There is no way that code works correctly. It adds a hanger any time a frame is different from start_frame which the opposite of a hanger. This is seen below where the function is called using the frame hash list ['0', '1', '2', '3', '4', '5', '6', '7', '8', '9']. Since the hash strings are all different, there should be no hangers. Instead, the function identifies every frame except the last as a hanger.
print(detect_hangers(range(10)))
[(0, 0), (1, 1), (2, 2), (3, 3), (4, 4), (5, 5), (6, 6), (7, 7), (8, 8)]
I think this is what you want to do:
from itertools import zip_longest
def difference_count(a:str, b:str) -> int:
"""Count differences between a and b"""
return sum(1 for a, b in zip_longest(a, b) if a != b)

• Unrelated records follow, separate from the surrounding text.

This design comes from an exercise in tuning for small area and a short achievable clock period on the open sky130 flow, not from production work.
Where RTL was checked, it was by simulation tests only, not by an equivalence proof against the original.
No functional check of the RTL was part of runs 1 and 4.
Power figures rest on the tool's default switching activity, not on a simulated workload.

<file path="flow/design.v">
`timescale 1ns/100ps
module pipelined_divider (input             clock,
                          input             reset,
                          input             input_valid,
                          input       [5:0] input_tag,
                          input      [23:0] divisor,
                          input      [31:0] dividend,
                          output reg        output_valid,
                          output reg  [5:0] output_tag,
                          output reg [31:0] quotient,
                          output reg [31:0] remainder);
    reg        v0;
    reg  [5:0] t0;
    reg [31:0] a0;
    reg [23:0] d0;
    reg        z0;
    reg        n0;
    wire       in_z = (divisor == 24'd0);
    always @(posedge clock) begin
        v0 <= reset ? 1'b0 : input_valid;
        t0 <= input_tag;
        a0 <= dividend ^ {32{dividend[31]}};   
        d0 <= {divisor[23:1], divisor[0] | in_z};
        z0 <= in_z;
        n0 <= dividend[31];
    end
    wire [31:0] x0 = a0;
    wire [1:0] x2 = {x0[31], x0[30]};
    wire [1:0] dl2 = d0[1:0];
    wire hz2 = (d0[23:2] == 22'd0);
    wire [3:0] dl2_3 = {2'd0, dl2} + {1'd0, dl2, 1'b0};
    wire [4:0] s2_1 = {3'd0, x2} - {3'd0, dl2};
    wire [4:0] s2_2 = {3'd0, x2} - {2'd0, dl2, 1'b0};
    wire [4:0] s2_3 = {3'd0, x2} - {1'd0, dl2_3};
    wire c2_1 = hz2 & ~s2_1[4], c2_2 = hz2 & ~s2_2[4], c2_3 = hz2 & ~s2_3[4];
    wire [1:0] r2_c = c2_2 ? (c2_3 ? s2_3[1:0] : s2_2[1:0]) : (c2_1 ? s2_1[1:0] : x2[1:0]);
    wire [3:0] x4 = {r2_c, x0[29], x0[28]};
    wire [3:0] dl4 = d0[3:0];
    wire hz4 = (d0[23:4] == 20'd0);
    wire [5:0] dl4_3 = {2'd0, dl4} + {1'd0, dl4, 1'b0};
    wire [6:0] s4_1 = {3'd0, x4} - {3'd0, dl4};
    wire [6:0] s4_2 = {3'd0, x4} - {2'd0, dl4, 1'b0};
    wire [6:0] s4_3 = {3'd0, x4} - {1'd0, dl4_3};
    wire c4_1 = hz4 & ~s4_1[6], c4_2 = hz4 & ~s4_2[6], c4_3 = hz4 & ~s4_3[6];
    wire [3:0] r4_c = c4_2 ? (c4_3 ? s4_3[3:0] : s4_2[3:0]) : (c4_1 ? s4_1[3:0] : x4[3:0]);
    reg        v1, n1, z1;
    reg  [5:0] t1;
    reg [23:0] d1;
    reg [27:0] a1;
    reg [31:28] q1;
    reg [3:0] r1;
    always @(posedge clock) begin
        v1 <= reset ? 1'b0 : v0;
        t1 <= t0;
        n1 <= n0;
        z1 <= z0;
        d1 <= d0;
        a1 <= x0[27:0];
        q1 <= {c2_2, (c2_2 ? c2_3 : c2_1), c4_2, (c4_2 ? c4_3 : c4_1)};
        r1 <= r4_c;
    end
    wire [5:0] x6 = {r1, a1[27], a1[26]};
    wire [5:0] dl6 = d1[5:0];
    wire hz6 = (d1[23:6] == 18'd0);
    wire [7:0] dl6_3 = {2'd0, dl6} + {1'd0, dl6, 1'b0};
    wire [8:0] s6_1 = {3'd0, x6} - {3'd0, dl6};
    wire [8:0] s6_2 = {3'd0, x6} - {2'd0, dl6, 1'b0};
    wire [8:0] s6_3 = {3'd0, x6} - {1'd0, dl6_3};
    wire c6_1 = hz6 & ~s6_1[8], c6_2 = hz6 & ~s6_2[8], c6_3 = hz6 & ~s6_3[8];
    wire [5:0] r6_c = c6_2 ? (c6_3 ? s6_3[5:0] : s6_2[5:0]) : (c6_1 ? s6_1[5:0] : x6[5:0]);
    reg        v2, n2, z2;
    reg  [5:0] t2;
    reg [23:0] d2;
    reg [25:0] a2;
    reg [31:26] q2;
    reg [5:0] r2;
    always @(posedge clock) begin
        v2 <= reset ? 1'b0 : v1;
        t2 <= t1;
        n2 <= n1;
        z2 <= z1;
        d2 <= d1;
        a2 <= a1[25:0];
        q2 <= {q1, c6_2, (c6_2 ? c6_3 : c6_1)};
        r2 <= r6_c;
    end
    wire [7:0] x8 = {r2, a2[25], a2[24]};
    wire [7:0] dl8 = d2[7:0];
    wire hz8 = (d2[23:8] == 16'd0);
    wire [9:0] dl8_3 = {2'd0, dl8} + {1'd0, dl8, 1'b0};
    wire [10:0] s8_1 = {3'd0, x8} - {3'd0, dl8};
    wire [10:0] s8_2 = {3'd0, x8} - {2'd0, dl8, 1'b0};
    wire [10:0] s8_3 = {3'd0, x8} - {1'd0, dl8_3};
    wire c8_1 = hz8 & ~s8_1[10], c8_2 = hz8 & ~s8_2[10], c8_3 = hz8 & ~s8_3[10];
    wire [7:0] r8_c = c8_2 ? (c8_3 ? s8_3[7:0] : s8_2[7:0]) : (c8_1 ? s8_1[7:0] : x8[7:0]);
    reg        v3, n3, z3;
    reg  [5:0] t3;
    reg [23:0] d3;
    reg [23:0] a3;
    reg [31:24] q3;
    reg [7:0] r3;
    always @(posedge clock) begin
        v3 <= reset ? 1'b0 : v2;
        t3 <= t2;
        n3 <= n2;
        z3 <= z2;
        d3 <= d2;
        a3 <= a2[23:0];
        q3 <= {q2, c8_2, (c8_2 ? c8_3 : c8_1)};
        r3 <= r8_c;
    end
    wire [9:0] x10 = {r3, a3[23], a3[22]};
    wire [9:0] dl10 = d3[9:0];
    wire hz10 = (d3[23:10] == 14'd0);
    wire [11:0] dl10_3 = {2'd0, dl10} + {1'd0, dl10, 1'b0};
    wire [12:0] s10_1 = {3'd0, x10} - {3'd0, dl10};
    wire [12:0] s10_2 = {3'd0, x10} - {2'd0, dl10, 1'b0};
    wire [12:0] s10_3 = {3'd0, x10} - {1'd0, dl10_3};
    wire c10_1 = hz10 & ~s10_1[12], c10_2 = hz10 & ~s10_2[12], c10_3 = hz10 & ~s10_3[12];
    wire [9:0] r10_c = c10_2 ? (c10_3 ? s10_3[9:0] : s10_2[9:0]) : (c10_1 ? s10_1[9:0] : x10[9:0]);
    reg        v4, n4, z4;
    reg  [5:0] t4;
    reg [23:0] d4;
    reg [21:0] a4;
    reg [31:22] q4;
    reg [9:0] r4;
    always @(posedge clock) begin
        v4 <= reset ? 1'b0 : v3;
        t4 <= t3;
        n4 <= n3;
        z4 <= z3;
        d4 <= d3;
        a4 <= a3[21:0];
        q4 <= {q3, c10_2, (c10_2 ? c10_3 : c10_1)};
        r4 <= r10_c;
    end
    wire [11:0] x12 = {r4, a4[21], a4[20]};
    wire [11:0] dl12 = d4[11:0];
    wire hz12 = (d4[23:12] == 12'd0);
    wire [13:0] dl12_3 = {2'd0, dl12} + {1'd0, dl12, 1'b0};
    wire [14:0] s12_1 = {3'd0, x12} - {3'd0, dl12};
    wire [14:0] s12_2 = {3'd0, x12} - {2'd0, dl12, 1'b0};
    wire [14:0] s12_3 = {3'd0, x12} - {1'd0, dl12_3};
    wire c12_1 = hz12 & ~s12_1[14], c12_2 = hz12 & ~s12_2[14], c12_3 = hz12 & ~s12_3[14];
    wire [11:0] r12_c = c12_2 ? (c12_3 ? s12_3[11:0] : s12_2[11:0]) : (c12_1 ? s12_1[11:0] : x12[11:0]);
    reg        v5, n5, z5;
    reg  [5:0] t5;
    reg [23:0] d5;
    reg [19:0] a5;
    reg [31:20] q5;
    reg [11:0] r5;
    always @(posedge clock) begin
        v5 <= reset ? 1'b0 : v4;
        t5 <= t4;
        n5 <= n4;
        z5 <= z4;
        d5 <= d4;
        a5 <= a4[19:0];
        q5 <= {q4, c12_2, (c12_2 ? c12_3 : c12_1)};
        r5 <= r12_c;
    end
    wire [13:0] x14 = {r5, a5[19], a5[18]};
    wire [13:0] dl14 = d5[13:0];
    wire hz14 = (d5[23:14] == 10'd0);
    wire [15:0] dl14_3 = {2'd0, dl14} + {1'd0, dl14, 1'b0};
    wire [16:0] s14_1 = {3'd0, x14} - {3'd0, dl14};
    wire [16:0] s14_2 = {3'd0, x14} - {2'd0, dl14, 1'b0};
    wire [16:0] s14_3 = {3'd0, x14} - {1'd0, dl14_3};
    wire c14_1 = hz14 & ~s14_1[16], c14_2 = hz14 & ~s14_2[16], c14_3 = hz14 & ~s14_3[16];
    wire [13:0] r14_c = c14_2 ? (c14_3 ? s14_3[13:0] : s14_2[13:0]) : (c14_1 ? s14_1[13:0] : x14[13:0]);
    reg        v6, n6, z6;
    reg  [5:0] t6;
    reg [23:0] d6;
    reg [25:0] d3_6;
    reg [17:0] a6;
    reg [31:18] q6;
    reg [13:0] r6;
    always @(posedge clock) begin
        v6 <= reset ? 1'b0 : v5;
        t6 <= t5;
        n6 <= n5;
        z6 <= z5;
        d6 <= d5;
        d3_6 <= {2'd0, d5} + {1'd0, d5, 1'b0};
        a6 <= a5[17:0];
        q6 <= {q5, c14_2, (c14_2 ? c14_3 : c14_1)};
        r6 <= r14_c;
    end
    wire [15:0] x16 = {r6, a6[17], a6[16]};
    wire [26:0] s16_1 = {11'd0, x16} - {3'd0, d6};
    wire [26:0] s16_2 = {11'd0, x16} - {2'd0, d6, 1'b0};
    wire [26:0] s16_3 = {11'd0, x16} - {1'd0, d3_6};
    wire c16_1 = ~s16_1[26], c16_2 = ~s16_2[26], c16_3 = ~s16_3[26];
    wire [15:0] r16_c = c16_2 ? (c16_3 ? s16_3[15:0] : s16_2[15:0]) : (c16_1 ? s16_1[15:0] : x16[15:0]);
    reg        v7, n7, z7;
    reg  [5:0] t7;
    reg [23:0] d7;
    reg [25:0] d3_7;
    reg [15:0] a7;
    reg [31:16] q7;
    reg [15:0] r7;
    always @(posedge clock) begin
        v7 <= reset ? 1'b0 : v6;
        t7 <= t6;
        n7 <= n6;
        z7 <= z6;
        d7 <= d6;
        d3_7 <= d3_6;
        a7 <= a6[15:0];
        q7 <= {q6, c16_2, (c16_2 ? c16_3 : c16_1)};
        r7 <= r16_c;
    end
    wire [17:0] x18 = {r7, a7[15], a7[14]};
    wire [26:0] s18_1 = {9'd0, x18} - {3'd0, d7};
    wire [26:0] s18_2 = {9'd0, x18} - {2'd0, d7, 1'b0};
    wire [26:0] s18_3 = {9'd0, x18} - {1'd0, d3_7};
    wire c18_1 = ~s18_1[26], c18_2 = ~s18_2[26], c18_3 = ~s18_3[26];
    wire [17:0] r18_c = c18_2 ? (c18_3 ? s18_3[17:0] : s18_2[17:0]) : (c18_1 ? s18_1[17:0] : x18[17:0]);
    reg        v8, n8, z8;
    reg  [5:0] t8;
    reg [23:0] d8;
    reg [25:0] d3_8;
    reg [13:0] a8;
    reg [31:14] q8;
    reg [17:0] r8;
    always @(posedge clock) begin
        v8 <= reset ? 1'b0 : v7;
        t8 <= t7;
        n8 <= n7;
        z8 <= z7;
        d8 <= d7;
        d3_8 <= d3_7;
        a8 <= a7[13:0];
        q8 <= {q7, c18_2, (c18_2 ? c18_3 : c18_1)};
        r8 <= r18_c;
    end
    wire [19:0] x20 = {r8, a8[13], a8[12]};
    wire [26:0] s20_1 = {7'd0, x20} - {3'd0, d8};
    wire [26:0] s20_2 = {7'd0, x20} - {2'd0, d8, 1'b0};
    wire [26:0] s20_3 = {7'd0, x20} - {1'd0, d3_8};
    wire c20_1 = ~s20_1[26], c20_2 = ~s20_2[26], c20_3 = ~s20_3[26];
    wire [19:0] r20_c = c20_2 ? (c20_3 ? s20_3[19:0] : s20_2[19:0]) : (c20_1 ? s20_1[19:0] : x20[19:0]);
    reg        v9, n9, z9;
    reg  [5:0] t9;
    reg [23:0] d9;
    reg [25:0] d3_9;
    reg [11:0] a9;
    reg [31:12] q9;
    reg [19:0] r9;
    always @(posedge clock) begin
        v9 <= reset ? 1'b0 : v8;
        t9 <= t8;
        n9 <= n8;
        z9 <= z8;
        d9 <= d8;
        d3_9 <= d3_8;
        a9 <= a8[11:0];
        q9 <= {q8, c20_2, (c20_2 ? c20_3 : c20_1)};
        r9 <= r20_c;
    end
    wire [21:0] x22 = {r9, a9[11], a9[10]};
    wire [26:0] s22_1 = {5'd0, x22} - {3'd0, d9};
    wire [26:0] s22_2 = {5'd0, x22} - {2'd0, d9, 1'b0};
    wire [26:0] s22_3 = {5'd0, x22} - {1'd0, d3_9};
    wire c22_1 = ~s22_1[26], c22_2 = ~s22_2[26], c22_3 = ~s22_3[26];
    wire [21:0] r22_c = c22_2 ? (c22_3 ? s22_3[21:0] : s22_2[21:0]) : (c22_1 ? s22_1[21:0] : x22[21:0]);
    reg        v10, n10, z10;
    reg  [5:0] t10;
    reg [23:0] d10;
    reg [25:0] d3_10;
    reg [9:0] a10;
    reg [31:10] q10;
    reg [21:0] r10;
    always @(posedge clock) begin
        v10 <= reset ? 1'b0 : v9;
        t10 <= t9;
        n10 <= n9;
        z10 <= z9;
        d10 <= d9;
        d3_10 <= d3_9;
        a10 <= a9[9:0];
        q10 <= {q9, c22_2, (c22_2 ? c22_3 : c22_1)};
        r10 <= r22_c;
    end
    wire [23:0] x24 = {r10, a10[9], a10[8]};
    wire [26:0] s24_1 = {3'd0, x24} - {3'd0, d10};
    wire [26:0] s24_2 = {3'd0, x24} - {2'd0, d10, 1'b0};
    wire [26:0] s24_3 = {3'd0, x24} - {1'd0, d3_10};
    wire c24_1 = ~s24_1[26], c24_2 = ~s24_2[26], c24_3 = ~s24_3[26];
    wire [23:0] r24_c = c24_2 ? (c24_3 ? s24_3[23:0] : s24_2[23:0]) : (c24_1 ? s24_1[23:0] : x24[23:0]);
    reg        v11, n11, z11;
    reg  [5:0] t11;
    reg [23:0] d11;
    reg [25:0] d3_11;
    reg [7:0] a11;
    reg [31:8] q11;
    reg [23:0] r11;
    always @(posedge clock) begin
        v11 <= reset ? 1'b0 : v10;
        t11 <= t10;
        n11 <= n10;
        z11 <= z10;
        d11 <= d10;
        d3_11 <= d3_10;
        a11 <= a10[7:0];
        q11 <= {q10, c24_2, (c24_2 ? c24_3 : c24_1)};
        r11 <= r24_c;
    end
    wire [25:0] x26 = {r11, a11[7], a11[6]};
    wire [26:0] s26_1 = {1'd0, x26} - {3'd0, d11};
    wire [26:0] s26_2 = {1'd0, x26} - {2'd0, d11, 1'b0};
    wire [26:0] s26_3 = {1'd0, x26} - {1'd0, d3_11};
    wire c26_1 = ~s26_1[26], c26_2 = ~s26_2[26], c26_3 = ~s26_3[26];
    wire [23:0] r26_c = c26_2 ? (c26_3 ? s26_3[23:0] : s26_2[23:0]) : (c26_1 ? s26_1[23:0] : x26[23:0]);
    reg        v12, n12, z12;
    reg  [5:0] t12;
    reg [23:0] d12;
    reg [25:0] d3_12;
    reg [5:0] a12;
    reg [31:6] q12;
    reg [23:0] r12;
    always @(posedge clock) begin
        v12 <= reset ? 1'b0 : v11;
        t12 <= t11;
        n12 <= n11;
        z12 <= z11;
        d12 <= d11;
        d3_12 <= d3_11;
        a12 <= a11[5:0];
        q12 <= {q11, c26_2, (c26_2 ? c26_3 : c26_1)};
        r12 <= r26_c;
    end
    wire [25:0] x28 = {r12, a12[5], a12[4]};
    wire [26:0] s28_1 = {1'd0, x28} - {3'd0, d12};
    wire [26:0] s28_2 = {1'd0, x28} - {2'd0, d12, 1'b0};
    wire [26:0] s28_3 = {1'd0, x28} - {1'd0, d3_12};
    wire c28_1 = ~s28_1[26], c28_2 = ~s28_2[26], c28_3 = ~s28_3[26];
    wire [23:0] r28_c = c28_2 ? (c28_3 ? s28_3[23:0] : s28_2[23:0]) : (c28_1 ? s28_1[23:0] : x28[23:0]);
    reg        v13, n13, z13;
    reg  [5:0] t13;
    reg [23:0] d13;
    reg [25:0] d3_13;
    reg [3:0] a13;
    reg [31:4] q13;
    reg [23:0] r13;
    always @(posedge clock) begin
        v13 <= reset ? 1'b0 : v12;
        t13 <= t12;
        n13 <= n12;
        z13 <= z12;
        d13 <= d12;
        d3_13 <= d3_12;
        a13 <= a12[3:0];
        q13 <= {q12, c28_2, (c28_2 ? c28_3 : c28_1)};
        r13 <= r28_c;
    end
    wire [25:0] x30 = {r13, a13[3], a13[2]};
    wire [26:0] s30_1 = {1'd0, x30} - {3'd0, d13};
    wire [26:0] s30_2 = {1'd0, x30} - {2'd0, d13, 1'b0};
    wire [26:0] s30_3 = {1'd0, x30} - {1'd0, d3_13};
    wire c30_1 = ~s30_1[26], c30_2 = ~s30_2[26], c30_3 = ~s30_3[26];
    wire [23:0] r30_c = c30_2 ? (c30_3 ? s30_3[23:0] : s30_2[23:0]) : (c30_1 ? s30_1[23:0] : x30[23:0]);
    reg        v14, n14, z14;
    reg  [5:0] t14;
    reg [23:0] d14;
    reg [25:0] d3_14;
    reg [1:0] a14;
    reg [31:2] q14;
    reg [23:0] r14;
    always @(posedge clock) begin
        v14 <= reset ? 1'b0 : v13;
        t14 <= t13;
        n14 <= n13;
        z14 <= z13;
        d14 <= d13;
        d3_14 <= d3_13;
        a14 <= a13[1:0];
        q14 <= {q13, c30_2, (c30_2 ? c30_3 : c30_1)};
        r14 <= r30_c;
    end
    wire [25:0] x32 = {r14, a14[1], a14[0]};
    wire [26:0] s32_1 = {1'd0, x32} - {3'd0, d14};
    wire [26:0] s32_2 = {1'd0, x32} - {2'd0, d14, 1'b0};
    wire [26:0] s32_3 = {1'd0, x32} - {1'd0, d3_14};
    wire c32_1 = ~s32_1[26], c32_2 = ~s32_2[26], c32_3 = ~s32_3[26];
    wire [23:0] r32_c = c32_2 ? (c32_3 ? s32_3[23:0] : s32_2[23:0]) : (c32_1 ? s32_1[23:0] : x32[23:0]);
    wire [31:0] qf = {q14, c32_2, (c32_2 ? c32_3 : c32_1)};
    wire [23:0] rf = r32_c;
    reg        v15, n15, z15;
    reg  [5:0] t15;
    reg [31:0] q15;
    reg [23:0] r15;
    reg [23:0] d15;
    always @(posedge clock) begin
        d15 <= d14;
        v15 <= reset ? 1'b0 : v14;
        t15 <= t14;
        n15 <= n14;
        z15 <= z14;
        q15 <= qf;
        r15 <= rf;
    end
    wire        ex = ({1'b0, r15} + 25'd1) == {1'b0, d15};
    wire [31:0] qn = -q15;
    wire [31:0] qs = n15 ? (ex ? ~q15 : qn) : q15;
    wire [31:0] rs = n15 ? (ex ? 32'd0 : ~{8'd0, r15}) : {8'd0, r15};
    wire [31:0] qa = q15 ^ {32{n15}};   
    always @(posedge clock) begin
        output_valid <= reset ? 1'b0 : v15;
        output_tag <= t15;
        quotient <= z15 ? {{31{~n15}}, 1'b1} : qs;
        remainder <= z15 ? qa : rs;
    end
endmodule
</file>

def detect_hangers(frame_hash_list, threshold:int = 10, min_count:int = 1):
"""Return list of "hangers" detected in frame_hash_list.
A "hanger" is consecutive frames that are the same.
frame_hash_list : list of frame hash strings. Frames are considered
same or different by counting the differences in their hash strings.
threshold : Maximum number of diffences allowed for two frames to be
considered "same".
min_count : Minimum length of a hanger. Short hangers aren't noticable
and don't have to be removed.
"""
hangers = [] # List of hanger start, stop frame indexes
start_index = 0
start_frame = frame_hash_list[0]
for index, frame in enumerate(frame_hash_list[1:], start=1):
# Are frame and start_frame disimilar enough?
if difference_count(start_frame, frame) > threshold:
if index - start_index >= min_count:
# Add hanger to list
hangers.append((start_index, index - 1))
start_frame = frame
start_index = index
# Check if we end with a hanger
if index - start_index > 10:
hangers.append([start_index, index])
return hangers
# Make some frame hashes by taking consecutive slices from this string
stuff = "aaaaabcccccccccccccccdefghijklmnopqrstufwxyzzzzzzzzzzzzzzzzzzz"
frames = [stuff[i:i+10] for i in range(len(stuff)-10)]
for hanger in detect_hangers(frames, 4, 5):
start, end = hanger
print(start, end, frames[start], frames[end])
4 13 abcccccccc ccccccccde
39 51 fwxyzzzzzz zzzzzzzzzz
My film had two hangers. 4:13 and 39:51. These are the only two places in my "film" where there are 5 or more consecutive frames where the starting and ending frame differences are less than 4.